Thomas Sowell takes on the politician's glib, fraudulent statements on immigration. Of course we all know how important illegals are to our agriculture. Why, without them we'd be paying $10 for a head of lettuce. Wait, Sowell says
The highest concentration of illegals is in agriculture, where they are 24 percent of the people employed. That means three-quarters of the people are not illegal aliens. But when will the glib phrase-mongers stop telling us that the illegals are simply taking "jobs that Americans won't do"?
It's seems that 75% of the those agriculture jobs are done by American's. Are those other jobs being mostly done by American's? What's next? Oh, that amnesty that's really not amnesty. Sowell:
Another insult to our intelligence is that amnesty is not amnesty if you call it something else. The fact that illegals will have to fulfill certain requirements to become American citizens is supposed to mean that this is not amnesty.
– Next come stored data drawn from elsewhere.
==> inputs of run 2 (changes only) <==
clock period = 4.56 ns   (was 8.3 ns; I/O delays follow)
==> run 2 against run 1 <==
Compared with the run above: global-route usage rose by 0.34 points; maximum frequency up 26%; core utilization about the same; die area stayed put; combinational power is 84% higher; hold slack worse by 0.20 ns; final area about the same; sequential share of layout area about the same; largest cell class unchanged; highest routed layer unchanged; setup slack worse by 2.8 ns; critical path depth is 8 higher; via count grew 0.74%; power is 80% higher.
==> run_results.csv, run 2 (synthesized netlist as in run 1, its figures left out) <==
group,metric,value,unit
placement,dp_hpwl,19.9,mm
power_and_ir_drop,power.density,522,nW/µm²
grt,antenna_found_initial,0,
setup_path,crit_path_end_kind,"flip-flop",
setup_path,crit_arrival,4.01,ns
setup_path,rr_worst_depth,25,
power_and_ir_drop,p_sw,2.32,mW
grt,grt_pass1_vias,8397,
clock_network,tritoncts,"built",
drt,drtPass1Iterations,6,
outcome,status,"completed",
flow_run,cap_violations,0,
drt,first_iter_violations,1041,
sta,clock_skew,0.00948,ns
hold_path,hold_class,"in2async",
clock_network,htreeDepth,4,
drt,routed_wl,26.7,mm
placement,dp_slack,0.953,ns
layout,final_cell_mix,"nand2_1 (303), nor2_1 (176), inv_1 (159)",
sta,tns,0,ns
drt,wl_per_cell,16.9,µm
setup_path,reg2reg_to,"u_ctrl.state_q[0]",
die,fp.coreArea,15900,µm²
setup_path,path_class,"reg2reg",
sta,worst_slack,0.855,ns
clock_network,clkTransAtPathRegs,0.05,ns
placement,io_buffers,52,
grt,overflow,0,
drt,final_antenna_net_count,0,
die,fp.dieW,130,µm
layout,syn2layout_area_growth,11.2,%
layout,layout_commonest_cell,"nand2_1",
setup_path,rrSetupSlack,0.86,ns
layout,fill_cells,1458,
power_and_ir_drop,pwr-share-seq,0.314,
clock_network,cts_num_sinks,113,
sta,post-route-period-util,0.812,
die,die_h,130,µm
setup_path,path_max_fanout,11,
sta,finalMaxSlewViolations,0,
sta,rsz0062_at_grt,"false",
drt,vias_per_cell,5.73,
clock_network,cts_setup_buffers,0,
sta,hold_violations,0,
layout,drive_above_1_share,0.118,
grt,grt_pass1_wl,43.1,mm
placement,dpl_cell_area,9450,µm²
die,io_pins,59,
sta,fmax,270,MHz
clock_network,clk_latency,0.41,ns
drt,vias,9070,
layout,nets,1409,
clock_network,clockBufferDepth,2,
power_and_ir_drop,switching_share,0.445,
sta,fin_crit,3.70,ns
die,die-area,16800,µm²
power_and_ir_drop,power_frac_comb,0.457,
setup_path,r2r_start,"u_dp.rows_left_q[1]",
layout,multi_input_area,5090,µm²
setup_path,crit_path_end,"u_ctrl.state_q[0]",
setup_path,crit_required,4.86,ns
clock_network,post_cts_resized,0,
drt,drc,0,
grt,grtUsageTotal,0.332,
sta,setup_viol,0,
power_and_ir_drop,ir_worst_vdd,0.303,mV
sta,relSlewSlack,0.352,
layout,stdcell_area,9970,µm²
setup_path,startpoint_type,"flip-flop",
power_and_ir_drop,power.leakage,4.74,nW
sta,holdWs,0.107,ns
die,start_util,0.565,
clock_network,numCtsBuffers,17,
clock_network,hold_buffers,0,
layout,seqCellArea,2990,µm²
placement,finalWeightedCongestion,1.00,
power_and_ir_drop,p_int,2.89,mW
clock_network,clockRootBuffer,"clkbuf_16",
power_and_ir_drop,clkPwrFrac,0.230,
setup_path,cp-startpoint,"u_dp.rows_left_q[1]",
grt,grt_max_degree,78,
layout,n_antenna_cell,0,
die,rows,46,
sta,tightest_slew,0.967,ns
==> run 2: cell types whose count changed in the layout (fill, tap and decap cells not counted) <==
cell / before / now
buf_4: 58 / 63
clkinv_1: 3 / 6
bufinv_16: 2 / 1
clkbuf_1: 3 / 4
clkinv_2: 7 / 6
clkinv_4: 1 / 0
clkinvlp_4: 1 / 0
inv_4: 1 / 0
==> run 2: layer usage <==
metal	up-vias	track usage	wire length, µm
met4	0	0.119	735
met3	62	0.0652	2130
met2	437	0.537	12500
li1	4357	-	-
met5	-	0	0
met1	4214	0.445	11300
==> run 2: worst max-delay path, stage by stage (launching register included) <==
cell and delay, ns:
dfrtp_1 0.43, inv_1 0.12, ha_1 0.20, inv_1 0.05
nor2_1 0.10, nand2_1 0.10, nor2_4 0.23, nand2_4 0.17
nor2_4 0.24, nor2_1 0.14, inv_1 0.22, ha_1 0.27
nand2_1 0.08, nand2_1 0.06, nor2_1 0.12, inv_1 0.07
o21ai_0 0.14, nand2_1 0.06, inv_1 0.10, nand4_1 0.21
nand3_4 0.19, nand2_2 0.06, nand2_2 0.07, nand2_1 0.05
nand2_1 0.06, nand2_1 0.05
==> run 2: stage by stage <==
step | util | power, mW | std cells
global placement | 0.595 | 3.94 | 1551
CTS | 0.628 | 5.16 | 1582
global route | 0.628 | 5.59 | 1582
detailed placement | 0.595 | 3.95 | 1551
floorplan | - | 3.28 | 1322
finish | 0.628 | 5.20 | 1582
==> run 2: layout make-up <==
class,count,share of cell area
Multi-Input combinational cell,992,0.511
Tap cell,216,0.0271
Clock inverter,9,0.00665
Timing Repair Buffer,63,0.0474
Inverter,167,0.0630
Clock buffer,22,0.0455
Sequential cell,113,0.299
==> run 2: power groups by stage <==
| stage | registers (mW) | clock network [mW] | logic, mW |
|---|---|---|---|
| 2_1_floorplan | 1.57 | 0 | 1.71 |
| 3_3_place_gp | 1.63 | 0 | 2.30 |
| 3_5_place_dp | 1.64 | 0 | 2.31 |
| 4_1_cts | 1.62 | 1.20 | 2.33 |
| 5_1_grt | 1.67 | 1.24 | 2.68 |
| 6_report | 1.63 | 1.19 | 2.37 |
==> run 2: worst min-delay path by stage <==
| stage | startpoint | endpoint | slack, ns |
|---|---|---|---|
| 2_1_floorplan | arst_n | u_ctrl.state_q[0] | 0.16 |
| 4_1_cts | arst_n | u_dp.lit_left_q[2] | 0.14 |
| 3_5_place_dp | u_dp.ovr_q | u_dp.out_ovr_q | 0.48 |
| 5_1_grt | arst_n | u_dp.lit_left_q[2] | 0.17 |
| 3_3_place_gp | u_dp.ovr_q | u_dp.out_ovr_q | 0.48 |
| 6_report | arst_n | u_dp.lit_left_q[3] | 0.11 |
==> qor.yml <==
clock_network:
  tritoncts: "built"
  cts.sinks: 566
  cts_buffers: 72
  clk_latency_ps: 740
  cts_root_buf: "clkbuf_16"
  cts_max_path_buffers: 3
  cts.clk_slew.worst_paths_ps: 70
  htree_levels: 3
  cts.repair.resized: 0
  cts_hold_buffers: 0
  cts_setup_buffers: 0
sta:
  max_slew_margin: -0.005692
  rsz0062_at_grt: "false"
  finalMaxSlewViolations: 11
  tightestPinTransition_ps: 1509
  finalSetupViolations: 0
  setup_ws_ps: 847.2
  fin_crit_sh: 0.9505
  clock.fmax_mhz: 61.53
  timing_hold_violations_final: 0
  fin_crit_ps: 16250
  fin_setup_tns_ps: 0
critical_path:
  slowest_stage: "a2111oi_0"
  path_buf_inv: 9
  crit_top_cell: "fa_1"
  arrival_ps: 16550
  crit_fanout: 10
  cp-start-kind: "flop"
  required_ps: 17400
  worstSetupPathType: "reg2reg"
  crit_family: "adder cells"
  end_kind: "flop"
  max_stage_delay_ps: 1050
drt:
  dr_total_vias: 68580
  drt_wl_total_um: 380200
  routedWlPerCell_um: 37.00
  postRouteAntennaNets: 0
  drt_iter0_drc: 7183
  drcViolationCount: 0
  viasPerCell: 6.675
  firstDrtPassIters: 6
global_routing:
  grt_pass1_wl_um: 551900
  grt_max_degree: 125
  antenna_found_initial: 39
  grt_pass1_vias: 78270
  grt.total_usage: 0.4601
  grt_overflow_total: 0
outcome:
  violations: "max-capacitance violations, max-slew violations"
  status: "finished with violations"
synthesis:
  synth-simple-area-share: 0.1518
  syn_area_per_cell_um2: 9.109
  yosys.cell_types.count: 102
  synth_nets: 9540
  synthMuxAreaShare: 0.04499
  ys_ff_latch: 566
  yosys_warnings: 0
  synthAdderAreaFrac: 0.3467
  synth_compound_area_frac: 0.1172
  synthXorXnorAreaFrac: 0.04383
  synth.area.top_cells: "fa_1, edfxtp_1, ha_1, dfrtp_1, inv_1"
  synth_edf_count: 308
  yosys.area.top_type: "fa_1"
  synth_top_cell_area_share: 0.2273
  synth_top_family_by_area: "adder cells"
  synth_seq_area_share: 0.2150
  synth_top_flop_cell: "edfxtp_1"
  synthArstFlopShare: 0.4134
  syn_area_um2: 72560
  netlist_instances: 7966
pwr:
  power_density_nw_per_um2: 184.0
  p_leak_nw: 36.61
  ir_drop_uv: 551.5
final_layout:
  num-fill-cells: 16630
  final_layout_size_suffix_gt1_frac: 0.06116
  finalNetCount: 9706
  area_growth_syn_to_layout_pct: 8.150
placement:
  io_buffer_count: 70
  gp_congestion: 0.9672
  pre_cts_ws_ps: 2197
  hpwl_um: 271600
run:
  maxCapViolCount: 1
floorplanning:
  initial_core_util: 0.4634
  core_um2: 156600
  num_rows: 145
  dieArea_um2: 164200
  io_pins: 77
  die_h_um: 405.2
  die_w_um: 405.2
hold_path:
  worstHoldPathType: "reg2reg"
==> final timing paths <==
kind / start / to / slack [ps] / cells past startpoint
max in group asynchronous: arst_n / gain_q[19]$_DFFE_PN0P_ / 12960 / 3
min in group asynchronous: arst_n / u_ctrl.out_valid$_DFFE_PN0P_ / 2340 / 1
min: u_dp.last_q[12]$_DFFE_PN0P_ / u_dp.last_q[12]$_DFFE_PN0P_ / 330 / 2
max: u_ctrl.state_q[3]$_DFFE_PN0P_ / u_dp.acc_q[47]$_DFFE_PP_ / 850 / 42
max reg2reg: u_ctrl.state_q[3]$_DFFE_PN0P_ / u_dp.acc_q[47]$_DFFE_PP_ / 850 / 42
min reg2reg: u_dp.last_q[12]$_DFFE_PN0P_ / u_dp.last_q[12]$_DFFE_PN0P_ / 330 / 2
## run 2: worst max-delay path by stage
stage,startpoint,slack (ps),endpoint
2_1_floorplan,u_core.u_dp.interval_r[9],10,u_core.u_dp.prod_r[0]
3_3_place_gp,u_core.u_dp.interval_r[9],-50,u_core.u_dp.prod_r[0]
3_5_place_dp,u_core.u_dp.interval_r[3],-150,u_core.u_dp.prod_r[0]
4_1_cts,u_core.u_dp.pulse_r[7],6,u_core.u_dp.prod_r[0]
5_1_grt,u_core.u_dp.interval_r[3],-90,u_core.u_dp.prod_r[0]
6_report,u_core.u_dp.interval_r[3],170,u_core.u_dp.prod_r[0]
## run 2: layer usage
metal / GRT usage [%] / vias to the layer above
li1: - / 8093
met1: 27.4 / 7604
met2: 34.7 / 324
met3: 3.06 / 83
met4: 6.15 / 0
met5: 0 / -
**src/hdl/skhte_pkg.sv**
```systemverilog
// package for the string key hash table engine
// holds shared widths, default sizes, operation and status codes, and the
// command and status structs between controller and datapath
`timescale 1ns / 1ps

package skhte_pkg;

    localparam int unsigned SLOTS_DEF     = 101;
    localparam int unsigned PROBES_DEF    = 20;
    localparam int unsigned KEY_BYTES_DEF = 8;

    localparam int unsigned HASH_MUL  = 19;
    localparam int unsigned HASH_MOD  = 101;
    localparam int unsigned PROBE_LIN = 23;

    localparam int unsigned ACT_W   = 2;
    localparam int unsigned KEY_W   = 64;
    localparam int unsigned SLOT_W  = 7;
    localparam int unsigned STAT_W  = 3;
    localparam int unsigned COUNT_W = 7;
    localparam int unsigned HASH_W  = 7;

    typedef enum logic [ACT_W-1:0] {
        ACT_ADD,
        ACT_DEL,
        ACT_FIND,
        ACT_READ
    } t_action;

    typedef enum logic [STAT_W-1:0] {
        STAT_ADDED,
        STAT_PRESENT,
        STAT_NO_FREE,
        STAT_DELETED,
        STAT_NOT_FOUND,
        STAT_FOUND,
        STAT_READ
    } t_status;

    typedef struct packed {
        logic clear_wr;
        logic load;
        logic hash_step;
        logic probe_init;
        logic probe_issue;
        logic rd_issue;
        logic finish;
    } t_cmd;

    typedef struct packed {
        logic req_read;
        logic hash_last;
        logic probe_last;
        logic clear_last;
        logic out_free;
    } t_stat;

endpackage

```
**src/hdl/skhte_ctrl.sv**
```systemverilog
// controller state machine for the hash table engine
// sequences clear pass, hashing, probing and result write-back
// depends on skhte_pkg
`timescale 1ns / 1ps

module skhte_ctrl (
    input  logic             i_clk,
    input  logic             i_rst_n,
    input  logic             i_valid,
    output logic             o_ready,
    input  skhte_pkg::t_stat i_stat,
    output skhte_pkg::t_cmd  o_cmd
);

    typedef enum logic [2:0] {
        S_CLEAR,
        S_IDLE,
        S_HASH,
        S_PINIT,
        S_PROBE,
        S_DRAIN,
        S_RDREQ,
        S_DONE
    } t_state;

    t_state r_state;
    t_state n_state;
    logic   r_ready;

    assign o_ready = r_ready;

    always_comb begin
        n_state = r_state;
        o_cmd   = '0;
        case (r_state)
            S_CLEAR: begin
                o_cmd.clear_wr = 1'b1;
                if (i_stat.clear_last) begin
                    n_state = S_IDLE;
                end
            end
            S_IDLE: begin
                if (i_valid && r_ready) begin
                    o_cmd.load = 1'b1;
                    n_state    = i_stat.req_read ? S_RDREQ : S_HASH;
                end
            end
            S_HASH: begin
                o_cmd.hash_step = 1'b1;
                if (i_stat.hash_last) begin
                    n_state = S_PINIT;
                end
            end
            S_PINIT: begin
                o_cmd.probe_init = 1'b1;
                n_state          = S_PROBE;
            end
            S_PROBE: begin
                o_cmd.probe_issue = 1'b1;
                if (i_stat.probe_last) begin
                    n_state = S_DRAIN;
                end
            end
            S_DRAIN: begin
                n_state = S_DONE;
            end
            S_RDREQ: begin
                o_cmd.rd_issue = 1'b1;
                n_state        = S_DONE;
            end
            S_DONE: begin
                if (i_stat.out_free) begin
                    o_cmd.finish = 1'b1;
                    n_state      = S_IDLE;
                end
            end
            default: begin
                n_state = S_CLEAR;
            end
        endcase
    end

    always_ff @(posedge i_clk) begin
        if (!i_rst_n) begin
            r_state <= S_CLEAR;
            r_ready <= 1'b0;
        end else begin
            r_state <= n_state;
            r_ready <= (n_state == S_IDLE);
        end
    end

endmodule

```
--- src/rtl/ias_queue.sv ---
// Front end: accepts input transactions, tags them and queues them for the chain.
module ias_queue (
  input  logic                            clk_i,
  input  logic                            rst_ni,
  input  logic                            in_valid_i,
  output logic                            in_ready_o,
  input  logic signed [ias_pkg::VALUE_W-1:0] value_i,
  input  logic                            last_in_i,
  output logic                            entry_valid_o,
  output ias_pkg::ias_entry_t             entry_o,
  input  logic                            entry_pop_i
);

  ias_pkg::ias_entry_t              mem_q [ias_pkg::QUEUE_DEPTH];
  logic [ias_pkg::QPTR_W-1:0]       wr_ptr_q, wr_ptr_d;
  logic [ias_pkg::QPTR_W-1:0]       rd_ptr_q, rd_ptr_d;
  logic [ias_pkg::QCNT_W-1:0]       count_q, count_d;
  logic                             push;
  logic                             pop;

  assign in_ready_o    = (count_q != ias_pkg::QCNT_W'(ias_pkg::QUEUE_DEPTH));
  assign entry_valid_o = (count_q != '0);
  assign entry_o       = mem_q[rd_ptr_q];
  assign push          = in_valid_i && in_ready_o;
  assign pop           = entry_pop_i && entry_valid_o;

  always_comb begin
    wr_ptr_d = push ? wr_ptr_q + 1'b1 : wr_ptr_q;
    rd_ptr_d = pop ? rd_ptr_q + 1'b1 : rd_ptr_q;
    count_d  = count_q;
    if (push && !pop) begin
      count_d = count_q + 1'b1;
    end else if (pop && !push) begin
      count_d = count_q - 1'b1;
    end
  end

  always_ff @(posedge clk_i or negedge rst_ni) begin
    if (!rst_ni) begin
      wr_ptr_q <= '0;
      rd_ptr_q <= '0;
      count_q  <= '0;
    end else begin
      wr_ptr_q <= wr_ptr_d;
      rd_ptr_q <= rd_ptr_d;
      count_q  <= count_d;
    end
  end

  always_ff @(posedge clk_i) begin
    if (push) begin
      mem_q[wr_ptr_q] <= '{value: value_i, last: last_in_i};
    end
  end

endmodule
File: src/design/pcbc_pkg.sv
// Package: shared types, codes and defaults for the pinned clock block cache.
`default_nettype none
package pcbc_pkg;

    parameter int ID_W         = 31;
    parameter int SLOT_W       = 6;
    parameter int CODE_W       = 4;
    parameter int SLOTS_DEF    = 64;
    parameter int REF_BITS_DEF = 16;
    parameter int PIN_BITS_DEF = 8;

    typedef enum logic [1:0] {
        OP_REQUEST = 2'd0,
        OP_RELEASE = 2'd1,
        OP_FILL    = 2'd2,
        OP_CLEAR   = 2'd3
    } t_op;

    typedef enum logic [CODE_W-1:0] {
        C_HIT_LOADED  = 4'd0,
        C_HIT_PENDING = 4'd1,
        C_FREE_SLOT   = 4'd2,
        C_EVICTED     = 4'd3,
        C_NO_VICTIM   = 4'd4,
        C_RELEASED    = 4'd5,
        C_REL_ERROR   = 4'd6,
        C_FILLED      = 4'd7,
        C_CLEARED     = 4'd8
    } t_code;

    typedef enum logic [1:0] {
        ST_FREE    = 2'd0,
        ST_PENDING = 2'd1,
        ST_LOADED  = 2'd2
    } t_status;

    typedef enum logic [2:0] {
        S_CLEAR,
        S_IDLE,
        S_SLOT,
        S_SCAN,
        S_DECIDE,
        S_SUB,
        S_WALK,
        S_EMIT
    } t_state;

    // Per-slot decode from the shared slot unit.
    typedef struct packed {
        logic occupied;
        logic is_free;
        logic pending;
        logic loaded;
        logic unpinned;
        logic tag_hit;
        logic ref_le1;
        logic ref_lt_m;
    } t_slot_flags;

endpackage
`default_nettype wire

File: src/design/pcbc_slot_unit.sv
// Shared slot unit: decodes one slot word and forms its counter updates.
`default_nettype none
module pcbc_slot_unit #(
    parameter int PIN_BITS = pcbc_pkg::PIN_BITS_DEF,
    parameter int REF_BITS = pcbc_pkg::REF_BITS_DEF
) (
    input  wire logic [1:0]              i_status,
    input  wire logic [PIN_BITS-1:0]     i_pin,
    input  wire logic [REF_BITS-1:0]     i_ref,
    input  wire logic [pcbc_pkg::ID_W-1:0] i_tag,
    input  wire logic [pcbc_pkg::ID_W-1:0] i_id,
    input  wire logic [REF_BITS-1:0]     i_k,
    input  wire logic [REF_BITS-1:0]     i_m,
    output pcbc_pkg::t_slot_flags        o_flags,
    output logic      [PIN_BITS-1:0]     o_pin_inc,
    output logic      [PIN_BITS-1:0]     o_pin_dec,
    output logic      [REF_BITS-1:0]     o_ref_inc,
    output logic      [REF_BITS-1:0]     o_ref_sub,
    output logic      [REF_BITS-1:0]     o_ref_dec
);
    logic occ;

    assign occ = (i_status != pcbc_pkg::ST_FREE);

    always_comb begin
        o_flags.occupied = occ;
        o_flags.is_free  = !occ;
        o_flags.pending  = (i_status == pcbc_pkg::ST_PENDING);
        o_flags.loaded   = (i_status == pcbc_pkg::ST_LOADED);
        o_flags.unpinned = occ && (i_pin == '0);
        o_flags.tag_hit  = occ && (i_tag == i_id);
        o_flags.ref_le1  = (i_ref <= REF_BITS'(1));
        o_flags.ref_lt_m = (i_ref < i_m);
    end

    // saturating increments on a hit
    assign o_pin_inc = (i_pin == '1) ? i_pin : i_pin + 1'b1;
    assign o_ref_inc = (i_ref == '1) ? i_ref : i_ref + 1'b1;
    assign o_pin_dec = i_pin - 1'b1;
    assign o_ref_sub = i_ref - i_k;
    assign o_ref_dec = i_ref - 1'b1;
endmodule
`default_nettype wire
But let's do what the spinmeisters hope we will never do -- stop and think. Amnesty is overlooking ("forgetting," as in amnesia) the violation of the law committed by those who have crossed our borders illegally.
The fact that there are requirements for getting American citizenship is a separate issue entirely.
We have to make those illegals citizens. After all, it's impossible to deport 12 million people. Heh, I really like Sowell's answer to this:
There is probably no category of law-breakers -- from counterfeiters to burglars or from jay-walkers to murderers -- who can all be found and arrested. But no one suggests that we must therefore make what they have done legal.
Such an argument would suggest that there is nothing in between 100 percent effective law enforcement and zero percent effective law enforcement
If the politicians are going to grant amnesty to law-breakers, I need to start robbing banks. So, if we were to attempt to deport all these illegals, the economy will take a dive down. Not so, says Sowell:
The reverse twist on this argument is that suddenly taking 12 million people out of the labor force would disrupt the economy. No one has ever said -- or probably even dreamed -- that we could suddenly find all 12 million illegal immigrants at once and send them all home immediately. This is another straw man argument
Ohh, I really like this question. Sowell asks:
Why are people who are so gung ho for punishing employers so utterly silent about needing to punish government officials who openly and deliberately violate federal laws?
It's not only the violation of laws, the government blatantly ignores the laws. It's as if they never existed. And lastly, the issue of getting the border protected.
Putting unarmed national guardsmen on the border is another cosmetic move, a placebo instead of real medicine. The excuse is that it is not possible to train more than 1,500 border patrol agents a year. Meanwhile, we have trained well over 200,000 Iraqi security forces while guerilla warfare raged around them.
President Bush and the Senate need to realize that we aren't being fooled by them. I don't want to hear about "comprehensive immigration reform". They are selling us on the idea that to secure the border we need this huge new complex of laws, and that's a lie. It could be done today, if there is a will to do it. The volunteers already showed that it can be done. If they can't, or won't, secure the border, why should we trust them with immigration reform?